WHAT IS REQUIRED
Copy word for word the lines from the start of the records through the line that contains "cell area, % |", both included.

===============

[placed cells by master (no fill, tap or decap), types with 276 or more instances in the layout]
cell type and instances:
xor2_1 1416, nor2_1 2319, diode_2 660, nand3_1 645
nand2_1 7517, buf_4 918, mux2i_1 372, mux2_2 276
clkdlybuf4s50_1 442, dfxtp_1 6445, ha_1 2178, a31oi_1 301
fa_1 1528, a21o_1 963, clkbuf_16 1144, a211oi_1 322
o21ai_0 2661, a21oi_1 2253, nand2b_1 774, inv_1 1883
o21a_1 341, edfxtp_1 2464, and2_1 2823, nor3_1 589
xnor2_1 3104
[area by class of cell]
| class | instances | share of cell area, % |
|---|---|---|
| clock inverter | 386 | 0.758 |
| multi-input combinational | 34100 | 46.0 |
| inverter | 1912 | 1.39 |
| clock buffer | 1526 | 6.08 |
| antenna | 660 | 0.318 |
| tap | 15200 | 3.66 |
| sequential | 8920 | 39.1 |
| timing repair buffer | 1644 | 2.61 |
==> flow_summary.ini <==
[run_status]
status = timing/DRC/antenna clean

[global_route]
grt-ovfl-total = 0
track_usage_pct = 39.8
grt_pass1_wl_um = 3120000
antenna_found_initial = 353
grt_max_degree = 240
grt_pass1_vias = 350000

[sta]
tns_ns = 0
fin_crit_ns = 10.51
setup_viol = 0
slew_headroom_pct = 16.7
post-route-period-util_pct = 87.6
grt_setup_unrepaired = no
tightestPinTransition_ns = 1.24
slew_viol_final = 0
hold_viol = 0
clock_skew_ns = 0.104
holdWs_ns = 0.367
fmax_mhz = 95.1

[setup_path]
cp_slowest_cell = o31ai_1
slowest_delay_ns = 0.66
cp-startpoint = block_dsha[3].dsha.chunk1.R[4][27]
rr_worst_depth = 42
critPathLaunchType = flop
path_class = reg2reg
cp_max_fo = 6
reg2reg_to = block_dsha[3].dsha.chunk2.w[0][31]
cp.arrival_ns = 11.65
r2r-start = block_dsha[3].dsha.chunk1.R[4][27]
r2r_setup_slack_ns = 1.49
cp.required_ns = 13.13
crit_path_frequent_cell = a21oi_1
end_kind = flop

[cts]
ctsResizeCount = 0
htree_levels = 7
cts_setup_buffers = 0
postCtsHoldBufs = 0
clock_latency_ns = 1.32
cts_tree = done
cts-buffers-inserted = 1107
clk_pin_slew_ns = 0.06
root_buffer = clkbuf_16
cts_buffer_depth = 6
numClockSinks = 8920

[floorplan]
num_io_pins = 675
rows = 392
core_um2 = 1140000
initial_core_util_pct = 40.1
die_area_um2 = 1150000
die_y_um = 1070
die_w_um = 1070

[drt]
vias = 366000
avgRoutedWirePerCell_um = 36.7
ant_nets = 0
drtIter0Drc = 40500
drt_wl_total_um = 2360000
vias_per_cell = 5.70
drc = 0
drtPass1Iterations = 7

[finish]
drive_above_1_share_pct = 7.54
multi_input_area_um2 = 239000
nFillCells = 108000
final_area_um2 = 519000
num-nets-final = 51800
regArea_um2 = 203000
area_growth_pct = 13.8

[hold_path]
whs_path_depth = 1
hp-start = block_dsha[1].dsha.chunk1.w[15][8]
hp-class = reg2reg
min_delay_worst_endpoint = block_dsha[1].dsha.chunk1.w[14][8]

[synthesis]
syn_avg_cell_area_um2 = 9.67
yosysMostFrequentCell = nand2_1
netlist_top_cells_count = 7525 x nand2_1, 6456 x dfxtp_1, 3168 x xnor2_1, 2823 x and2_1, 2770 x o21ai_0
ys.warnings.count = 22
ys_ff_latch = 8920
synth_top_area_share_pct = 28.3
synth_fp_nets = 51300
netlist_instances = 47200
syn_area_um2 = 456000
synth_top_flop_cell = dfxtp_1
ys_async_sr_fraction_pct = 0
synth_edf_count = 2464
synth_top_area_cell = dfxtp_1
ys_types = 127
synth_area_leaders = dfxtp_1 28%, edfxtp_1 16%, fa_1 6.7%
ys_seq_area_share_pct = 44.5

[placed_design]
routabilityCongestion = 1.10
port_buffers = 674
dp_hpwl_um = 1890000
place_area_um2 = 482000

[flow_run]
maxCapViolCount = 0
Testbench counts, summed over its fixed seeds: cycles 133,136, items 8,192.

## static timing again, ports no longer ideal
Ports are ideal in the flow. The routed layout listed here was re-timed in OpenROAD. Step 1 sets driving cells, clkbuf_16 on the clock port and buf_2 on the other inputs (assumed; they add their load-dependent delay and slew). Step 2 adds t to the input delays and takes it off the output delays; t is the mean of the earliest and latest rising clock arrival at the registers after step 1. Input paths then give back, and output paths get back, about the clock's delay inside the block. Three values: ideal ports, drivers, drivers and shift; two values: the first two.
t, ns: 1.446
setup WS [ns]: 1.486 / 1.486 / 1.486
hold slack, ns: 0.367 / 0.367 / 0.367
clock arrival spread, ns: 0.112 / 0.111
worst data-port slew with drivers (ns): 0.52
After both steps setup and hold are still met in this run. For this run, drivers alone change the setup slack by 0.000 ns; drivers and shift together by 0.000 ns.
What follows belongs to an exercise in optimizing a design on an open flow for small area; a production flow would make more cautious choices.
Only simulation tests tie the RTL to the original design; equivalence was not proved.
Power is estimated from default activity; no workload was simulated.

== lane 1 ==
==> flow/design.v <==
module Datapath(
    clock,
    reset,
    instr,
    pc,
    rf_we,
    rf_waddr,
    rf_wdata,
    dm_we,
    dm_addr,
    dm_wdata
);
    input reset, clock;
    input [31:0] instr;
    output [31:0] pc;
    output rf_we;
    output [4:0] rf_waddr;
    output [31:0] rf_wdata;
    output dm_we;
    output [4:0] dm_addr;
    output [31:0] dm_wdata;
    wire [6:0] op = instr[6:0];
    wire [4:0] rd = instr[11:7];
    wire [4:0] rs1 = instr[19:15];
    wire [4:0] rs2 = instr[24:20];
    wire [2:0] f3 = instr[14:12];
    wire [6:0] f7 = instr[31:25];
    wire is_r  = (op == 7'b0110011);
    wire is_ld = (op == 7'b0000011);
    wire is_st = (op == 7'b0100011);
    wire is_br = (op == 7'b1100011);
    reg [31:1] pcq;
    assign pc = {pcq, 1'b0};
    reg [31:0] rf [1:31];
    reg [31:0] dm [0:31];
    reg [31:0] a, b;
    integer k;
    always @(*) begin
        a = 32'd0;
        b = 32'd0;
        for (k = 1; k < 32; k = k + 1) begin
            a = a | ({32{rs1 == k}} & rf[k]);
            b = b | ({32{rs2 == k}} & rf[k]);
        end
    end
    wire f7z = (f7 == 7'b0000000);
    wire f7s = (f7 == 7'b0100000);
    wire op_as  = (f7z | f7s) & (f3 == 3'b000);
    wire op_and = f7z & (f3 == 3'b111);
    wire op_or  = f7z & (f3 == 3'b110);
    wire inv = instr[30] | ~instr[4];        
    wire [31:0] bb = b ^ {32{inv}};
    wire [31:0] p = a ^ bb;
    wire [31:0] g = a & bb;
    wire [32:0] s2 = {a, 1'b1} + {bb, inv};
    wire [31:0] sum = s2[32:1];
    genvar n;
    wire [31:0] alu = ({32{op_as}} & sum) |
                      ({32{op_and}} & g) |
                      ({32{op_or}} & (p | g));
    wire [4:0] ioff = is_st ? {instr[26:25], instr[11:9]} : instr[26:22];
    wire [4:0] ip = a[4:0] ^ ioff;
    wire [4:0] ig = a[4:0] & ioff;
    wire [5:0] ic;
    assign ic[0] = 1'b0;
    generate
        for (n = 0; n < 5; n = n + 1) begin : g_idx
            assign ic[n+1] = ig[n] | (ip[n] & ic[n]);
        end
    endgenerate
    wire [4:0] idx = ip ^ ic[4:0];
    reg [31:0] mrd;
    always @(*) begin
        mrd = 32'd0;
        for (k = 0; k < 32; k = k + 1)
            mrd = mrd | ({32{idx == k}} & dm[k]);
    end
    wire [31:0] wd = is_ld ? mrd : alu;
    assign rf_we = is_r | is_ld;
    assign rf_waddr = rd;
    assign rf_wdata = wd;
    assign dm_we = is_st;
    assign dm_addr = idx;
    assign dm_wdata = b;
    wire taken = is_br & (&p);
    wire [10:0] boff = taken ? {instr[7], instr[30:25], instr[11:8]} : 11'd2;
    wire bs = taken & instr[31];
    wire [30:0] pa = {{20{bs}}, boff};
    wire [31:1] pcn = pcq + pa;
    always @(posedge clock)
        if (reset) pcq <= 31'd0;
        else pcq <= pcn;
    wire [31:0] wd0 = wd & {32{~reset}};
    wire [31:0] wd1 = wd | {32{reset}};
    wire [31:0] bd0 = b & {32{~reset}};
    wire [31:0] bd1 = b | {32{reset}};
    genvar i, j;
    generate
        for (i = 1; i < 32; i = i + 1) begin : g_rf
            wire en = reset | (rf_we & (rd == i));
            wire [31:0] rv = (i == 29) ? 32'd252 : i;
            wire [31:0] d;
            for (j = 0; j < 32; j = j + 1) begin : g_b
                assign d[j] = rv[j] ? wd1[j] : wd0[j];
            end
            always @(posedge clock)
                if (en) rf[i] <= d;
        end
        for (i = 0; i < 32; i = i + 1) begin : g_dm
            wire en = reset | (is_st & (idx == i));
            wire [31:0] d;
            for (j = 0; j < 32; j = j + 1) begin : g_b
                assign d[j] = (i >> j) & 1 ? bd1[j] : bd0[j];
            end
            always @(posedge clock)
                if (en) dm[i] <= d;
        end
    endgenerate
endmodule
Settings: LEC_CHECK=0, CAP_MARGIN=20, CORE_MARGIN=2, CORE_UTILIZATION=60, CTS_BUF_LIST=sky130_fd_sc_hd__clkbuf_4, SLEW_MARGIN=20; clock period 12.0 ns.
run.sh (not shown) runs the stock make flow with config.mk's settings and CLKGATE_MAP_FILE= SYNTH_SCRIPT=/design/flow/synth_recipe.tcl, a recipe that flattens the netlist after the stock synthesis.
The flow completed for lane 1, but it is not clean: the layout still shows negative setup slack.
From an optimization exercise on the open Yosys and OpenROAD flow, aimed at small area; shortcuts taken in it are not production practice. The RTL was checked by simulation tests, not by an equivalence proof against the original design. The clock port is modelled as an ideal driver, which makes a skipped or thinned clock tree look cheaper than it is; a real chip needs a root buffer or a tree. Power is estimated from default activity; no workload was simulated.

==> flow/design.v <==
`timescale 1ns / 1ps
module UART(
    input clk,
    input rst,
    input start,
    input [7:0] tx_in,
    input rx,
    output tx,
    output [7:0] rx_output,
    output rx_done,
    output tx_done
);
    reg [3:0] q;
    reg [3:0] j;
    reg [7:0] tdata;
    reg tmux;
    wire t_idle = (q[3] & ~j[1] & ~j[2] & ~j[3]);
    wire t_end = (j[2] & j[3]);
    wire t_load = rst | t_end | (t_idle & ~start);
    wire q_wrap = (q[1] & q[2]);
    wire [3:0] q_nx = {((q[2])), ((q[1])), ((q[0])), ((q[0] & q[3]) | (~q[0] & ~q[2] & ~q[3]) | (~q[0] & ~q[1] & ~q[3]))};
    wire [3:0] j_tg = {((j[0] & j[1] & j[2])), ((j[0] & j[1])), ((j[0])), (1'b1)};
    always @(*) begin
        case ({j[2], j[1], j[0]})
            3'd0: tmux = tdata[5];
            3'd1: tmux = tdata[6];
            3'd2: tmux = tdata[7];
            3'd3: tmux = tdata[0];
            3'd4: tmux = tdata[1];
            3'd5: tmux = tdata[2];
            3'd6: tmux = tdata[3];
            3'd7: tmux = tdata[4];
            default: tmux = 1'b1;
        endcase
    end
    always @(posedge clk) begin
        q <= t_load ? 4'd9 : q_nx;
        j <= t_load ? 4'd1 : (j ^ ({4{q_wrap}} & j_tg));
        if (t_idle) tdata <= tx_in;
    end
    assign tx = (((j[0] & j[1]) | (j[3]) | (j[2])) & tmux) | (j[0] & j[1] & j[3]) | (j[2] & j[3]) | (q[0] & ~j[1] & ~j[2] & ~j[3]);
    assign tx_done = (q[0] & q[1] & j[0] & j[1] & j[3]);
    reg [3:0] p;
    reg [3:0] i;
    reg [7:0] rdata;
    wire r_idle = (~i[0] & ~i[1] & ~i[2] & ~i[3]);
    wire i_step = (r_idle & ~rx) | ((~p[1] & ~p[3]));
    wire [3:0] p_nx = {((p[2])), ((p[1])), ((p[0])), ((p[0] & ~p[3]) | (~p[1] & ~p[2]) | (~p[0] & p[3]))};
    wire [3:0] i_tg = {((i[0] & i[1] & i[3]) | (i[0] & i[1] & i[2])), ((i[0] & i[1] & ~i[3])), ((i[0])), (1'b1)};
    always @(posedge clk) begin
        p <= (rst | r_idle) ? 4'd9 : p_nx;
        i <= rst ? 4'd0 : (i ^ ({4{i_step}} & i_tg));
        if (((~p[0] & ~p[2])) & ((~i[3]) | (~i[1]))) rdata <= {rx, rdata[7:1]};
    end
    assign rx_output = rdata;
    assign rx_done = (~p[1] & ~p[2] & i[0] & i[1] & i[3]);
endmodule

===============

RESPONSE BOX
[placed cells by master (no fill, tap or decap), types with 276 or more instances in the layout]
cell type and instances:
xor2_1 1416, nor2_1 2319, diode_2 660, nand3_1 645
nand2_1 7517, buf_4 918, mux2i_1 372, mux2_2 276
clkdlybuf4s50_1 442, dfxtp_1 6445, ha_1 2178, a31oi_1 301
fa_1 1528, a21o_1 963, clkbuf_16 1144, a211oi_1 322
o21ai_0 2661, a21oi_1 2253, nand2b_1 774, inv_1 1883
o21a_1 341, edfxtp_1 2464, and2_1 2823, nor3_1 589
xnor2_1 3104
[area by class of cell]
| class | instances | share of cell area, % |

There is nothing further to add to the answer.